当然,我们也可以通过各种求导法则来计算导数。

  对一个 \\(R^m \\to R\\) 的多元可导函数,\\(y=f(\\bm x),\\bm x = [x_1, x_2, ..., x_m]^\\top\\),我们能够求的导数就多,如偏导数、方向导数,但归根到底,这些导数都可以认为是曲面上一点在某个方向的斜率。对于 \\(m\\le 2\\) 的情况,我们还能够通过坐标系很直观地了解;当 \\(m > 2\\) 时,我们可以从向量空间的角度理解。

  偏导数是指 \\(y=f(\\bm x)\\)\\(\\bm x = [x_1, x_2, ..., x_m]^\\top\\) 中的某一维进行求导,如下式(2)所示,对第 \\(i\\) 维求偏导数:
\\[ \\begin{split} \\frac{\\partial f(\\bm x)}{\\partial x_i} &= \\frac{\\partial f(x_1, x_2, ...,x_i,..., x_m)}{\\partial x_i} \\\\ &= \\lim_{\\Delta x_i \\to 0}\\frac{f(x_1, x_2, ...,x_i + \\Delta x_i,..., x_m) - f(x_1, x_2, ...,x_i,..., x_m)}{\\Delta x_i} \\end{split} \\tag{2} \\]

  方向导数就更好理解了,\\(y=f(\\bm x)\\)\\(\\bm x = [x_1, x_2, ..., x_m]^\\top\\) 构成的向量空间 \\(R^m\\) 中某一方向 \\(\\bm d\' = [\\Delta x_1, \\Delta x_2, ..., \\Delta x_m]^\\top\\) 求导数,即得到该方向上的方向导数 \\(\\frac{\\partial f(\\bm x)}{\\partial \\bm d\'}\\),如式(3)所示:
\\[ \\begin{split} \\frac{\\partial f(\\bm x)}{\\partial \\bm d\'} &= \\frac{\\partial f(x_1, x_2,..., x_m)}{\\partial x_i} \\\\ &= \\lim_{\\rho \\to 0}\\frac{f(x_1 + \\Delta x_1, x_2 +\\Delta x_2, ..., x_m +\\Delta x_m) - f(x_1, x_2, ...,x_i,..., x_m)}{\\rho} \\\\ &\\rho = \\sqrt{\\Delta x_1^2 + \\Delta x_2^2 + \\cdots +\\Delta x_m^2} \\end{split} \\tag{3} \\]

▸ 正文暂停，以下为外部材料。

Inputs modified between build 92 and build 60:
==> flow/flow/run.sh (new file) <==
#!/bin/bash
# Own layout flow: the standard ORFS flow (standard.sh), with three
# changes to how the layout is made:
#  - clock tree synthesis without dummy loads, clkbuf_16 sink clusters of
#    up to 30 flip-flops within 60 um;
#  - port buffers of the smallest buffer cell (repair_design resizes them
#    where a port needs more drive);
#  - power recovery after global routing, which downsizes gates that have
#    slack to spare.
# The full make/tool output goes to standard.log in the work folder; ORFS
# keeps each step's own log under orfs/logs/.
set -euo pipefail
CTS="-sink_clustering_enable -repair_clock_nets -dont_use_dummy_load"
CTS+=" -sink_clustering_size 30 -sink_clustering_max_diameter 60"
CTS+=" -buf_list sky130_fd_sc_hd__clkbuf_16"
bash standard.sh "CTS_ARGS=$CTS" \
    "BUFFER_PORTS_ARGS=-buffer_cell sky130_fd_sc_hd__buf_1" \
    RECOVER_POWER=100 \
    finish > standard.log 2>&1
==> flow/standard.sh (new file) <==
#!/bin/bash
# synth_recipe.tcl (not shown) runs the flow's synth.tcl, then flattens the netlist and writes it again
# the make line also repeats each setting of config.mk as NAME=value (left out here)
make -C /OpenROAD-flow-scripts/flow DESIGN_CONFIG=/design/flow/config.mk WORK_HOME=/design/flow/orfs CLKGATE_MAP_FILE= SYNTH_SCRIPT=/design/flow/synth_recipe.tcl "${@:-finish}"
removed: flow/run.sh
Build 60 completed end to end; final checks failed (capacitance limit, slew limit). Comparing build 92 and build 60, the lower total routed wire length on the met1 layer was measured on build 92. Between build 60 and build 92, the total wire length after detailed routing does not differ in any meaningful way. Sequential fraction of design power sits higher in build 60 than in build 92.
This is an optimization exercise on Yosys and OpenROAD, whose aim is small area, a short achievable clock period and few clock cycles, not a production implementation.
Only simulation tests tie the RTL to the original design; equivalence was not proved.
Power is estimated from default activity; no workload was simulated.

run 1:
## cab_bridge_top
module cab_bridge_top (
  input  logic        clk,
  input  logic        rst_n,
  input  logic [31:0] maddr,
  input  logic [63:0] mwdata,
  input  logic [1:0]  mwr,
  input  logic [1:0]  mreq,
  output logic [1:0]  mrdy,
  output logic [1:0]  mdn,
  output logic [63:0] mrdata,
  input  logic [1:0]  srdy,
  input  logic [1:0]  sack,
  input  logic [31:0] sackdata,
  output logic [1:0]  sreq,
  output logic [31:0] sreqdata
);
  cab_bridge u_bridge (.*);
endmodule
For scale: about 570 cells after synthesis, ~7500 µm² of cells after synthesis.
clock: 7.0 ns
lec_check: 0
cap_margin: 20
core_margin: 2
core_utilization: 75
setup_slack_margin: 3.7
slew_margin: 20
standard.sh (not shown) runs the stock make flow with config.mk's settings and CLKGATE_MAP_FILE= SYNTH_SCRIPT=/design/flow/synth_recipe.tcl, a recipe that flattens the netlist after the stock synthesis.
==> flow/flow/run.sh <==
#!/bin/bash
# standard layout, with plain buffers on the ports instead of the delay cells
# buffer_ports picks, and a clock tree without dummy loads
set -euo pipefail
bash standard.sh "BUFFER_PORTS_ARGS=-buffer_cell sky130_fd_sc_hd__buf_1" \
  "CTS_ARGS=-sink_clustering_enable -repair_clock_nets -dont_use_dummy_load -sink_clustering_size 30 -buf_list {sky130_fd_sc_hd__clkbuf_4 sky130_fd_sc_hd__clkbuf_8} -root_buf sky130_fd_sc_hd__clkbuf_16" \
  finish > standard.log 2>&1
Testbench counts of run 1, summed over its fixed seeds: cycles 37,465.
Background: an optimization exercise with open tools, aiming at small area and a short achievable clock period. Do not read the settings as production practice.
At most, simulation tests tie the RTL to the original design; equivalence was not proved.
Function not checked in run 2: the RTL went through the layout flow alone.
Power is estimated from default activity; no workload was simulated.

`flow/config.mk`:
```
export PLATFORM = sky130hd
export DESIGN_NAME = double_ended_queue
export DESIGN_NICKNAME = double_ended_queue
export VERILOG_FILES = /design/flow/design.v
export SDC_FILE = /design/flow/constraint.sdc
export NUM_CORES = 4
export LEC_CHECK = 0
export CAP_MARGIN = 20
export CORE_MARGIN = 2
export CORE_UTILIZATION = 50
export CTS_CLUSTER_DIAMETER = 100
export CTS_CLUSTER_SIZE = 26
export PLACE_DENSITY = 0.75
export SETUP_SLACK_MARGIN = 2.2
export SLEW_MARGIN = 20
export TNS_END_PERCENT = 20
```
`flow/constraint.sdc`:
```
create_clock -name core_clock -period 4.2 [get_ports {clk}]
set_input_delay 0.8400 -clock core_clock [delete_from_list [all_inputs] [get_ports {clk}]]
set_output_delay 0.8400 -clock core_clock [all_outputs]
set_load 0.01 [all_outputs]
```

  方向导数和偏导数是什么关系?对于多元可导函数 \\(y=f(\\bm x),\\bm x = [x_1, x_2, ..., x_m]^\\top\\),在其上任一点 \\(\\bm x_i\\),我们都可以在向量空间 \\(R^m\\) 中的每一个方向都可以计算一个方向导数,也就是超平面上点 \\(\\bm x_i\\) 在每一个方向切线的“斜率”。这里“每一个方向”自然包括各个偏导数的方向。即偏导数构成的集合 A 是方向导数构成集合 B 的子集。

方向导数的推导过程

  \\(f(\\boldsymbol x)\\) 是一个 \\(R^m \\to R\\) 的函数,如果我们要求 \\(f(\\boldsymbol x)\\) 在任一点 \\(\\boldsymbol x_0 = [x_1^{0}, x_2^{0}, ..., x_m^{0}]^\\top\\) 点方向为 \\(\\boldsymbol d\\) 的方向导数,那么按照定义,我们得到如下公式:
\\[ \\frac{\\partial f(\\boldsymbol x)}{\\partial \\boldsymbol d}\\mid_{\\boldsymbol x = \\boldsymbol x_0} = \\lim_{\\alpha \\to 0}\\frac{f(\\boldsymbol x_0 + \\alpha \\boldsymbol d) - f(\\boldsymbol x_0)}{\\alpha} \\tag{4} \\]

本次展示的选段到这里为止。